Nella sequenza, intitolata in modo significativo The End, Scrat, intento come al solito a trovare un rifugio sicuro per la sua ghianda, si ferma a riflettere e decide di mangiare il frutto. Consumata la ghianda, lo scoiattolo esce di scena.

Creato nel 2002 come personaggio di contorno de L’era glaciale, Scrat diventò inaspettatamente il beniamino del pubblico, nonché la mascotte dello studio, che prese a dedicargli sempre più spazio, sia nei film della serie che in svariati cortometraggi. Le azioni di Scrat per seppellire o ritrovare la ghianda mettevano spesso in moto la trama delle pellicole. Nel sesto film, In rotta di collisione, lo scoiattolo finiva perfino nello spazio, dopo aver trovato un’astronave aliena sepolta tra i ghiacci.

I Blue Sky Studios hanno chiuso nel 2021, dopo aver completato i lavori sui progetti ancora aperti (o aver interrotto quelli in produzione, come l’adattamento del fumetto Nimona, nel frattempo passato a Netflix e previsto per il 2023). Questa clip rappresenta simbolicamente l’ultima animazione prodotta dallo studio ed è stata pubblicata online il giorno d’uscita della serie L’era glaciale – I racconti di Scrat, ultima produzione completata sotto la supervisione Blue Sky. «Negli ultimi giorni dei Blue Sky Studios», si legge nella descrizione del video, «un piccolo gruppo di animatori si era messo all’opera per quest’ultima scena. Questa animazione è un addio, un saluto secondo i nostri termini».

Michael Thurmeier, regista degli ultimi capitoli del franchise, ha rivelato che la scena era stata mostrata a sorpresa al termine dell’ultima proiezione interna de I racconti di Scrat: «Non mentirò, ho versato lacrime molto grosse.» Di recente, il franchise dell’Era glaciale si era arricchito con Le avventure di Buck, un film spin-off dedicato al personaggio eponimo, il furetto doppiato in originale da Simon Pegg, e I racconti di Scrat, una serie di sei cortometraggi con protagonista proprio lo scoiattolo e un piccolo cucciolo della sua specie che richiede tante attenzioni quante quelle che Scrat riserva alla sua ghianda.

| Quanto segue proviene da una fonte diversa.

--- config.mk ---
export PLATFORM = sky130hd
export DESIGN_NAME = pm_event_ctrl
export DESIGN_NICKNAME = d
export VERILOG_FILES = /design/src/rtl/pm_evt_pkg.sv /design/src/rtl/pm_btn_timer.sv /design/src/rtl/pm_sts_bank.sv /design/src/rtl/pm_evt_route.sv /design/src/rtl/pm_event_ctrl.sv
export SDC_FILE = /design/constraint.sdc
export NUM_CORES = 1
export LEC_CHECK = 0
export BUFFER_PORTS_ARGS = -buffer_cell sky130_fd_sc_hd__buf_4
export CAP_MARGIN = 20
export CORE_MARGIN = 2
export CORE_UTILIZATION = 35
export CTS_CLUSTER_SIZE = 8
export DETAILED_ROUTE_END_ITERATION = 10
export HOLD_SLACK_MARGIN = 0.12
export SLEW_MARGIN = 20
export SYNTH_ARGS = -nofsm -noshare
export SYNTH_HDL_FRONTEND = slang
export SYNTH_SLANG_ARGS = --single-unit
--- constraint.sdc ---
create_clock -name clk -period 1.9 [get_ports clk]
set_input_delay 0.095 -clock clk [delete_from_list [all_inputs] [get_ports clk]]
set_output_delay 0.095 -clock clk [all_outputs]
set_load 0.005 [all_outputs]
**config.mk**
```make
export PLATFORM = sky130hd
export DESIGN_NAME = nco_load_sync
export DESIGN_NICKNAME = d
export VERILOG_FILES = /design/src/rtl/nco_pkg.sv /design/src/rtl/nco_clk_div.sv /design/src/rtl/nco_load_fsm.sv /design/src/rtl/nco_phase_acc.sv /design/src/rtl/nco_load_sync.sv
export SDC_FILE = /design/constraint.sdc
export NUM_CORES = 1
export LEC_CHECK = 0
export ABC_AREA = 1
export BUFFER_PORTS_ARGS = -buffer_cell sky130_fd_sc_hd__buf_2
export CAP_MARGIN = 20
export CORE_MARGIN = 4
export CORE_UTILIZATION = 50
export DETAILED_ROUTE_END_ITERATION = 8
export PLACE_DENSITY = 0.78
export SETUP_SLACK_MARGIN = 0.2
export SLEW_MARGIN = 10
export SYNTH_ARGS = -nofsm -noshare
export SYNTH_HDL_FRONTEND = slang
export SYNTH_SLANG_ARGS = --single-unit
```
**constraint.sdc**
```tcl
create_clock -name clk -period 8.6 [get_ports clk]
set_clock_uncertainty 0.1 [all_clocks]
set_input_delay 0.43 -clock clk [delete_from_list [all_inputs] [get_ports clk]]
set_output_delay 0.43 -clock clk [all_outputs]
set_load 0.01 [all_outputs]
```
[src/rtl/gpio_bank.sv]
module gpio_bank
    import gpio_ctrl_pkg::*;
#(
    parameter int           W    = 32,
    parameter logic [W-1:0] WAKE = '0
) (
    input  logic      clk,
    input  logic      rst_n,
    input  logic      wr_en,
    input  reg_kind_e kind,
    input  logic [W-1:0] wdata,
    input  logic [W-1:0] level,
    input  logic [W-1:0] prev,
    output logic [W-1:0] rdata,
    output logic [W-1:0] latch,
    output logic [W-1:0] dir,
    output logic [W-1:0] status,
    output logic         wake_hit
);
    logic [W-1:0] set_last_q, rise_q, fall_q, alt_lo_q, alt_hi_q;
    logic [W-1:0] edge_up, edge_dn, stat_set, stat_clr;

    assign edge_up  = level & ~prev & ~dir;
    assign edge_dn  = ~level & prev & ~dir;
    assign stat_set = (edge_up & rise_q) | (edge_dn & fall_q);
    assign stat_clr = (wr_en && kind == REG_STAT) ? wdata : '0;
    assign wake_hit = |((edge_up | edge_dn) & WAKE);

    always_ff @(posedge clk) begin
        if (!rst_n) begin
            dir        <= '0;
            latch      <= '0;
            set_last_q <= '0;
            rise_q     <= '0;
            fall_q     <= '0;
            alt_lo_q   <= '0;
            alt_hi_q   <= '0;
        end else if (wr_en) begin
            unique case (kind)
                REG_DIR:    dir    <= wdata;
                REG_SET: begin
                    latch      <= latch | wdata;
                    set_last_q <= wdata;
                end
                REG_CLR:    latch    <= latch & ~wdata;
                REG_RISE:   rise_q   <= wdata;
                REG_FALL:   fall_q   <= wdata;
                REG_ALT_LO: alt_lo_q <= wdata;
                REG_ALT_HI: alt_hi_q <= wdata;
                default: ;
            endcase
        end
    end

    // A new edge outranks a clear landing on the same bit
    always_ff @(posedge clk) begin
        if (!rst_n) status <= '0;
        else        status <= (status & ~stat_clr) | stat_set;
    end

    always_comb begin
        unique case (kind)
            REG_LEVEL:  rdata = (latch & dir) | (level & ~dir);
            REG_DIR:    rdata = dir;
            REG_SET:    rdata = set_last_q;
            REG_RISE:   rdata = rise_q;
            REG_FALL:   rdata = fall_q;
            REG_STAT:   rdata = status;
            REG_ALT_LO: rdata = alt_lo_q;
            REG_ALT_HI: rdata = alt_hi_q;
            default:    rdata = '0;
        endcase
    end
endmodule
**config.mk**
```make
export PLATFORM = sky130hd
export DESIGN_NAME = mmu_access_guard
export DESIGN_NICKNAME = d
export VERILOG_FILES = /design/src/rtl/mmu_guard_pkg.sv /design/src/rtl/mmu_perm_decode.sv /design/src/rtl/mmu_fault_log.sv /design/src/rtl/mmu_trap_gen.sv /design/src/rtl/mmu_access_guard.sv
export SDC_FILE = /design/constraint.sdc
export NUM_CORES = 1
export LEC_CHECK = 0
export ABC_AREA = 1
export BUFFER_PORTS_ARGS = -buffer_cell sky130_fd_sc_hd__buf_2
export CAP_MARGIN = 0
export CELL_PAD_IN_SITES_DETAIL_PLACEMENT = 0
export CELL_PAD_IN_SITES_GLOBAL_PLACEMENT = 2
export CORE_MARGIN = 3
export CORE_UTILIZATION = 24
export DETAILED_ROUTE_END_ITERATION = 7
export GPL_ROUTABILITY_DRIVEN = 0
export MAX_ROUTING_LAYER = met4
export PLACE_DENSITY = 0.75
export SKIP_LAST_GASP = 1
export SLEW_MARGIN = 20
export SYNTH_ARGS = -nofsm -noshare
export SYNTH_HDL_FRONTEND = slang
export SYNTH_SLANG_ARGS = --single-unit
```
**constraint.sdc**
```tcl
create_clock -name clk -period 1.51 [get_ports clk]
set_clock_uncertainty 0.2 [all_clocks]
set_input_delay 0.302 -clock clk [delete_from_list [all_inputs] [get_ports clk]]
set_output_delay 0.302 -clock clk [all_outputs]
set_load 0.005 [all_outputs]
```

I Blue Sky Studios furono fondati nel 1987 da Chris Wedge, Carl Ludwig, Eugene Troubetzkoy, Alison Brown, David Brown e Michael Ferraro dopo la chiusura della ditta di effetti speciali MAGI, che aveva lavorato su Tron. I sei ex-dipendenti di MAGI si unirono sotto una nuova etichetta per creare software e animazione al computer, prima di allearsi, negli anni Novanta, con 20th Century Fox e realizzare gli effetti speciali per film come Alien – La clonazione e Fight Club.

Nel 1998 i Blue Sky Studios vinsero l’Oscar per il miglior cortometraggio d’animazione con Bunny, diretto da Chris Wedge, la storia di un’anziana coniglia che riceva la visita dell’anima del defunto marito sotto forma di falena. Nel 2002, il loro primo lungometraggio, L’era glaciale, conquistò critica e pubblico, catapultando lo studio verso il successo. L’era glaciale diventò una saga cinematografica di grande richiamo, a cui si affiancarono i fortunati Rio e Rio 2, Ferdinand e Ortone e il mondo dei Chi. Nel 2015, i Blue Sky produssero anche un lungometraggio dedicato ai Peanuts, la striscia di Charles Schulz, intitolato Snoopy & Friends.